Created attachment 260497 [details] test program The attached test program should, according to my fairly well informed reading of POSIX, print nothing and exit successfully, and that is what it does on FreeBSD (11.1) and NetBSD (7.1). However, when run on Linux (4.13/x86-64), it prints fd 256: select timed out and exits unsuccessfully - the fact that descriptor 256 is closed does not trigger an EBADF failure, as expected. (N.B. the program will exit upon encountering the first closed file descriptor in the range [5, FD_SETSIZE) that doesn't cause select to fail with EBADF, but if you take the `return 1;` out, you will see that _all_ fds in the range [256, FD_SETSIZE) show the bug.) Even wackier, if the program is being ptraced _at all_ (it suffices to do "gdb ./a.out" and then "r" -- no breakpoints need to be set or anything), the range of fds that show this effect changes from [256, FD_SETSIZE) to [64, FD_SETSIZE). Test program originally found at https://stackoverflow.com/questions/47098097 and revised by me.

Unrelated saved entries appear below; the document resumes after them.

<file path="src/rtl/ethernet_ones_complement_checksum.sv">
// ethernet_ones_complement_checksum
// Passive RFC 1071 one's-complement checksum tap on an AXI-Stream RX bus.
// Bytes before START_BYTE are skipped; 16-bit big-endian words are summed
// from there to tlast, then folded and complemented one cycle later.
// Optional build macro: ETH_CSUM_TKEEP_MASK_EN (zero lanes with tkeep=0).
module ethernet_ones_complement_checksum #(
  parameter int DATA_W     = 64,
  parameter int START_BYTE = 34,
  parameter int ACC_W      = 24
) (
  input  logic                  i_clk,
  input  logic                  i_reset,
  input  logic [DATA_W-1:0]     i_rx_axis_tdata,
  input  logic [DATA_W/8-1:0]   i_rx_axis_tkeep,
  input  logic                  i_rx_axis_tvalid,
  input  logic                  i_rx_axis_tlast,
  input  logic [15:0]           i_seed,
  output logic [15:0]           o_csum,
  output logic                  o_csum_ready,
  output logic                  o_csum_ok,
  output logic                  o_short,
  output logic                  o_busy
);

  localparam int BYTES = DATA_W / 8;
  localparam int WORDS = DATA_W / 16;
  localparam int OFF_W = 16;

  typedef enum logic [1:0] {IDLE, SKIP, SUM, FOLD} state_t;

  state_t            state_reg, state_next;
  logic [OFF_W-1:0]  off_reg;
  logic [ACC_W-1:0]  acc_reg;
  logic [ACC_W-1:0]  fold_acc_reg;
  logic              short_pend_reg;
  logic [15:0]       csum_reg;
  logic              csum_ready_reg;
  logic              csum_ok_reg;
  logic              short_reg;

  logic [BYTES-1:0]  keep_gate;
  logic [BYTES-1:0]  lane_en;
  logic [DATA_W-1:0] masked;
  logic [ACC_W-1:0]  word_sum;
  logic [ACC_W-1:0]  acc_base;
  logic [ACC_W-1:0]  acc_next;
  logic [OFF_W:0]    beat_end;
  logic              beat_short;
  logic              first_beat;
  logic [ACC_W-1:0]  fold1;
  logic [16:0]       fold2;
  logic [15:0]       fold_sum;

`ifdef ETH_CSUM_TKEEP_MASK_EN
  assign keep_gate = i_rx_axis_tkeep;
`else
  // Legacy mode trusts upstream zero padding; tkeep is deliberately ignored.
  logic unused_tkeep;
  assign unused_tkeep = ^i_rx_axis_tkeep;
  assign keep_gate    = '1;
`endif

  // Offset 0 only ever occurs on the first beat, because the counter
  // always steps past 0 and then saturates once beyond START_BYTE.
  assign first_beat = (off_reg == '0);
  assign beat_end   = {1'b0, off_reg} + (OFF_W+1)'(BYTES);
  assign beat_short = (beat_end <= (OFF_W+1)'(START_BYTE));

  // Per-lane gate: lane must sit at or past START_BYTE and pass tkeep.
  generate
    for (genvar gi = 0; gi < BYTES; gi++) begin : g_lane
      logic [OFF_W-1:0] lane_off;
      assign lane_off    = off_reg + OFF_W'(gi);
      assign lane_en[gi] = (lane_off >= OFF_W'(START_BYTE)) && keep_gate[gi];
      assign masked[gi*8 +: 8] = lane_en[gi] ? i_rx_axis_tdata[gi*8 +: 8] : 8'h00;
    end
  endgenerate

  // Sum big-endian words of the beat and fold the previous carry back in.
  always_comb begin
    word_sum = '0;
    for (int k = 0; k < WORDS; k++) begin
      word_sum = word_sum + ACC_W'({masked[16*k +: 8], masked[16*k+8 +: 8]});
    end
    acc_base = first_beat ? ACC_W'(i_seed) : acc_reg;
    acc_next = ACC_W'(acc_base[15:0]) + ACC_W'(acc_base[ACC_W-1:16]) + word_sum;
  end

  // End-around carry of the captured frame sum.
  always_comb begin
    fold1    = ACC_W'(fold_acc_reg[15:0]) + ACC_W'(fold_acc_reg[ACC_W-1:16]);
    fold2    = {1'b0, fold1[15:0]} + 17'(fold1[ACC_W-1:16]);
    fold_sum = fold2[15:0] + 16'(fold2[16]);
  end

  // State register.
  always_ff @(posedge i_clk) begin
    if (i_reset) state_reg <= IDLE;
    else         state_reg <= state_next;
  end

  // Next state: tlast always goes to FOLD, otherwise position picks SKIP/SUM.
  always_comb begin
    state_next = state_reg;
    if (i_rx_axis_tvalid) begin
      if (i_rx_axis_tlast)  state_next = FOLD;
      else if (beat_short)  state_next = SKIP;
      else                  state_next = SUM;
    end else if (state_reg == FOLD) begin
      state_next = IDLE;
    end
  end

  // Offset counter, accumulator, fold capture and registered results.
  always_ff @(posedge i_clk) begin
    if (i_reset) begin
      off_reg        <= '0;
      acc_reg        <= '0;
      fold_acc_reg   <= '0;
      short_pend_reg <= 1'b0;
      csum_reg       <= '0;
      csum_ready_reg <= 1'b0;
      csum_ok_reg    <= 1'b0;
      short_reg      <= 1'b0;
    end else begin
      if (i_rx_axis_tvalid) begin
        if (i_rx_axis_tlast) begin
          off_reg        <= '0;
          fold_acc_reg   <= acc_next;
          acc_reg        <= '0;
          short_pend_reg <= beat_short;
        end else begin
          if (off_reg <= OFF_W'(START_BYTE)) off_reg <= beat_end[OFF_W-1:0];
          acc_reg <= acc_next;
        end
      end
      csum_ready_reg <= (state_reg == FOLD);
      if (state_reg == FOLD) begin
        csum_reg    <= ~fold_sum;
        csum_ok_reg <= (fold_sum == 16'hFFFF) && !short_pend_reg;
        short_reg   <= short_pend_reg;
      end
    end
  end

  assign o_csum       = csum_reg;
  assign o_csum_ready = csum_ready_reg;
  assign o_csum_ok    = csum_ok_reg;
  assign o_short      = short_reg;
  assign o_busy       = (state_reg != IDLE) || csum_ready_reg;

endmodule

</file>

Created attachment 260499 [details] test program using poll() instead of select() does not show the problem This additional test program indicates this is a problem specific to select(); poll() will correctly return 1 with revents set to POLLNVAL for every file descriptor from 3 up to whatever the RLIMIT_NOFILE cap is.
A Stack Overflow commenter pointed out that the 256 .vs. 64 thing isn't about ptrace at all; rather, an interactive 'bash' process holds file descriptor 255 open on the terminal, therefore the kernel allocates space for 256 file descriptors in its directly forked children. But if one of those children calls execve, and then the new process image calls fork without opening any high-numbered fd's (which is what happens in either the strace or gdb scenario), the grandchild will only get the minimum 64-entry fd table. The threshold for the bug is the size of the currently-allocated fd table. To demonstrate that this is indeed the issue, let the compiled first test program be 'a.out' and then run these perl one-liners: # the threshold drops to 64 with any intermediate process; ptrace isn't involved $ perl -le 'if (fork() == 0) { exec "./a.out" } else { wait; exit $?>>8 }'; echo $? fd 64: select timed out 1 # if the intermediate process opens a sufficiently high-numbered fd, # the bug doesn't manifest $ perl -le 'use POSIX "dup2"; dup2(0, 1023); if (fork() == 0) { exec "./a.out" } else { wait; exit $?>>8 }'; echo $? 0
(Additional important detail: the fd 255 held open by bash is in close-on-exec mode.)